Brief:
Go through the data and tally the lines that hold the string "delay". Reply with the total alone.

START Records shown

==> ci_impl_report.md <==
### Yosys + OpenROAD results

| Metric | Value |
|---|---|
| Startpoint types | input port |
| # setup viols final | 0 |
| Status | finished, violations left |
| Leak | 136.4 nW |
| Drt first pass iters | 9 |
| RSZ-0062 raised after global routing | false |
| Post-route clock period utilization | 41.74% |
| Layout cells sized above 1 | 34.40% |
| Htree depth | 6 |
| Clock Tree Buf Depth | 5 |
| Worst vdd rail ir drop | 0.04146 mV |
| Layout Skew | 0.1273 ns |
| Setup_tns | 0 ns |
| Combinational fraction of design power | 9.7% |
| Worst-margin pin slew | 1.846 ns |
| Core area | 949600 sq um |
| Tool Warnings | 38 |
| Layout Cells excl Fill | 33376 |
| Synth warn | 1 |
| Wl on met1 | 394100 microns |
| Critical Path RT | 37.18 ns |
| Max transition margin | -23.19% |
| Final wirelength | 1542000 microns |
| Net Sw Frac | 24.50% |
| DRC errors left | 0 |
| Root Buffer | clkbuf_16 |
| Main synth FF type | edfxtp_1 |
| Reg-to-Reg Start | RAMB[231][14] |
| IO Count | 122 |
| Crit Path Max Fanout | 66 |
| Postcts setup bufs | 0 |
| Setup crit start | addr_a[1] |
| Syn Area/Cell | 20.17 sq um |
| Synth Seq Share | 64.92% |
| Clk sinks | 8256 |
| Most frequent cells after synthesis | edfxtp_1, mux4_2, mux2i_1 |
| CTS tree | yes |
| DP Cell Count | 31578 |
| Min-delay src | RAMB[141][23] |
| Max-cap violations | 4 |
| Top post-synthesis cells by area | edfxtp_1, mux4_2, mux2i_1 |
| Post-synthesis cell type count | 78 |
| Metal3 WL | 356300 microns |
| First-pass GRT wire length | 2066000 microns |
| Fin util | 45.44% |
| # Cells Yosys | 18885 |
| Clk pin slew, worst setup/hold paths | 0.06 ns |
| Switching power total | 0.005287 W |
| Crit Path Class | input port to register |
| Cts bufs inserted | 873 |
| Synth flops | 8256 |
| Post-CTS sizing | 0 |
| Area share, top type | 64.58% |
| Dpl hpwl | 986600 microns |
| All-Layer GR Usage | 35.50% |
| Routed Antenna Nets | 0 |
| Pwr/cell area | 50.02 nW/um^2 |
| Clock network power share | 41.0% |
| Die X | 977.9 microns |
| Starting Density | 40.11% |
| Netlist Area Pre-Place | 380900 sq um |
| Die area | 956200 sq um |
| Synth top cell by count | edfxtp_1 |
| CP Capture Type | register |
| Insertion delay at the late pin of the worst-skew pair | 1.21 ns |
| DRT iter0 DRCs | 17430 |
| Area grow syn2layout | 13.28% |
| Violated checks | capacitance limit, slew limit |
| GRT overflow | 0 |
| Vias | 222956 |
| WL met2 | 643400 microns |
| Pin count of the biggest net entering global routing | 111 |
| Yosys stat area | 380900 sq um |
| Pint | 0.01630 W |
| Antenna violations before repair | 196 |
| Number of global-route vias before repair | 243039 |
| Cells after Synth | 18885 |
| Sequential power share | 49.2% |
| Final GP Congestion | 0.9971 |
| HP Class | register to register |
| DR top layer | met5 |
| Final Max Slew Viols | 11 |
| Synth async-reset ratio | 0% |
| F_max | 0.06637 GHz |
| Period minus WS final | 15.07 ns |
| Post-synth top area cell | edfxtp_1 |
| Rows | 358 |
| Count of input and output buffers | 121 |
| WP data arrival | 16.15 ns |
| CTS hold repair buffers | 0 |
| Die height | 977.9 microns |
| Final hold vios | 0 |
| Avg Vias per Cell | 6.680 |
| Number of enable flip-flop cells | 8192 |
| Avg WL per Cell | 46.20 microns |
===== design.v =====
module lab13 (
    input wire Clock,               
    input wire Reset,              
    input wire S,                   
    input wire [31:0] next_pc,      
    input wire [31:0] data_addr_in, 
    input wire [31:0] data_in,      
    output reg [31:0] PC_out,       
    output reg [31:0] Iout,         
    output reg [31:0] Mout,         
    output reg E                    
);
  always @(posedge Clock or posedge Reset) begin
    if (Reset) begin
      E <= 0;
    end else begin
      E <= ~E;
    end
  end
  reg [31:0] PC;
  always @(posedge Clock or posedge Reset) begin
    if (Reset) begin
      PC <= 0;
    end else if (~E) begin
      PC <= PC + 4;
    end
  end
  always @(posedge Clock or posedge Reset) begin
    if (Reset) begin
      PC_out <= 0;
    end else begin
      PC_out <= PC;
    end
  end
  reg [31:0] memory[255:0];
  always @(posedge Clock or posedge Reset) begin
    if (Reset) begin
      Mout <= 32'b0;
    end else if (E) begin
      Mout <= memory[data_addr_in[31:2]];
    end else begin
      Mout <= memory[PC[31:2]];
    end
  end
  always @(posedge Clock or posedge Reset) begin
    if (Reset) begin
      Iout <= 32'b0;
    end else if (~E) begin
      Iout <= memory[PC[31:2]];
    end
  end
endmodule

END Records shown
START Records shown

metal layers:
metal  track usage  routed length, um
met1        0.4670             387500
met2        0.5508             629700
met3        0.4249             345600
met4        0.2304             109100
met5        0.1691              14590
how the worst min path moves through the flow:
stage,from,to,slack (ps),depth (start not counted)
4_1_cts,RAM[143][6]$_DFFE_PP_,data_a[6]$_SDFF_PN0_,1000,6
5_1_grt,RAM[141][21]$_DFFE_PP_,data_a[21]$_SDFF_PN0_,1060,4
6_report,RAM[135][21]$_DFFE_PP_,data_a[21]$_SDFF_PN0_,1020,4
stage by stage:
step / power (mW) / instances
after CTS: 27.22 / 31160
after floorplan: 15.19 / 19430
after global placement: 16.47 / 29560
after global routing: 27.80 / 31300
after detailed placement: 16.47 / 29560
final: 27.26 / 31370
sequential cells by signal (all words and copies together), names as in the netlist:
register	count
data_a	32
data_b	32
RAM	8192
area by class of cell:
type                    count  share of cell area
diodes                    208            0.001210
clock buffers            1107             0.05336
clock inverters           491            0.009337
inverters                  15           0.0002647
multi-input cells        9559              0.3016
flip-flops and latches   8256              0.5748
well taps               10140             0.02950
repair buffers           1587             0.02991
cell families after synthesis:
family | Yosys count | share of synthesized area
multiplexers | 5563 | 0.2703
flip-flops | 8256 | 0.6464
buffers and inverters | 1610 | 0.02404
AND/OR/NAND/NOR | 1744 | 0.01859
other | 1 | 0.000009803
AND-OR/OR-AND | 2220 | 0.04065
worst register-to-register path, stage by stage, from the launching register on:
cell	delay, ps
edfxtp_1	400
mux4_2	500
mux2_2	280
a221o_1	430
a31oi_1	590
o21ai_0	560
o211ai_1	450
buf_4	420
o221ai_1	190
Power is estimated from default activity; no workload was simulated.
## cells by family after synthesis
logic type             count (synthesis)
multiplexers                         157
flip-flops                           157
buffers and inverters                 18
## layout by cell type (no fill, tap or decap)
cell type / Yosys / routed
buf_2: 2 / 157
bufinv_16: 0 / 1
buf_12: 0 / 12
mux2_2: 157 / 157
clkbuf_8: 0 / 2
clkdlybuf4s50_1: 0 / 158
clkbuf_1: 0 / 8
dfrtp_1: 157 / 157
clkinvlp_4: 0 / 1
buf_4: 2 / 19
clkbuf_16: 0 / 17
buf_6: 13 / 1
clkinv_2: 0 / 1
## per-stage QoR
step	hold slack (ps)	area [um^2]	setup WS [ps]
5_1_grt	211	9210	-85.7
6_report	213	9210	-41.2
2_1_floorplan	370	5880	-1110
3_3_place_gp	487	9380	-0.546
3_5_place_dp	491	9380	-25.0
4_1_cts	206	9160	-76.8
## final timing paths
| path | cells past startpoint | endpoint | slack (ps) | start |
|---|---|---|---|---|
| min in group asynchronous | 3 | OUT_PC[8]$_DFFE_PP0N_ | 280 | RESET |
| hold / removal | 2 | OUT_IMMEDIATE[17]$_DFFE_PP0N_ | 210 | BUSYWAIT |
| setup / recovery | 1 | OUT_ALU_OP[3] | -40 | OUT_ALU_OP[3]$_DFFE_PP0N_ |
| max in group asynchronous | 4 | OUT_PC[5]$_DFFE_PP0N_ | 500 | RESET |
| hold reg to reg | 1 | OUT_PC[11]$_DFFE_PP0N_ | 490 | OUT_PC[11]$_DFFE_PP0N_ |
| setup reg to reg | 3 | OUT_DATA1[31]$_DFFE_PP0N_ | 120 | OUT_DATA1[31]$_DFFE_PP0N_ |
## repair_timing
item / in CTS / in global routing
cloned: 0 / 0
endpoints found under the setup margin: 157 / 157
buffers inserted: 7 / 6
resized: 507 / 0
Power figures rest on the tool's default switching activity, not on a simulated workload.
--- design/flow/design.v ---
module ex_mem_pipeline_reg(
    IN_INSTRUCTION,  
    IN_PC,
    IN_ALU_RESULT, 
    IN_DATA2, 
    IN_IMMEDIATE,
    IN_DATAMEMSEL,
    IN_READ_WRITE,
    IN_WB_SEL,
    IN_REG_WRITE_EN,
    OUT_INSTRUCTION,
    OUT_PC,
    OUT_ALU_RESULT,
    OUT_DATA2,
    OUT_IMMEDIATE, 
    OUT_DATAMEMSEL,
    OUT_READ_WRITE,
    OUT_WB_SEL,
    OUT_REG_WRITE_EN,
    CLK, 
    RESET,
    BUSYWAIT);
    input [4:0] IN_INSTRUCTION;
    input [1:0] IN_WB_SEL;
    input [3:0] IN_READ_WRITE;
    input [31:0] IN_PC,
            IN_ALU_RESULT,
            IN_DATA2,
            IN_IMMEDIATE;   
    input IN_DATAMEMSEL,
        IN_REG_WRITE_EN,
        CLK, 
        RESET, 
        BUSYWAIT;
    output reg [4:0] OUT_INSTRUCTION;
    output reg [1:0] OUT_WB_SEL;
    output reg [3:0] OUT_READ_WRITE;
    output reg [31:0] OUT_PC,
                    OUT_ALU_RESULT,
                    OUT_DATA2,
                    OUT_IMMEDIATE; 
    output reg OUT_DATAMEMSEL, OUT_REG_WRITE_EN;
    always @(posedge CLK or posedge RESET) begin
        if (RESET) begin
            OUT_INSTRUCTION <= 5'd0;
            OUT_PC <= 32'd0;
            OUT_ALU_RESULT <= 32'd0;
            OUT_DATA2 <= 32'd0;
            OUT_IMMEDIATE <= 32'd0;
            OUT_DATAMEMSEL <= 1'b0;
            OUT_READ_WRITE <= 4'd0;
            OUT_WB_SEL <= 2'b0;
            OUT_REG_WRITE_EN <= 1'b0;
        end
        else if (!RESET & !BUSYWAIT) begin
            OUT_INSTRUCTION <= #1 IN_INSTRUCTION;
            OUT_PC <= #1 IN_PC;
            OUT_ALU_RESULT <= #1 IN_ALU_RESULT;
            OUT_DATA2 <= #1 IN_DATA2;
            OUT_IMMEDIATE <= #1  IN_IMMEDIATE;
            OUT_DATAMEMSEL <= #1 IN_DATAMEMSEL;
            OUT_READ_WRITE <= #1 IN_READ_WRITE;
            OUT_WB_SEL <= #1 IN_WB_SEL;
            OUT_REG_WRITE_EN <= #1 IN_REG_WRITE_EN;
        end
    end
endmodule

END Records shown

Task result:
3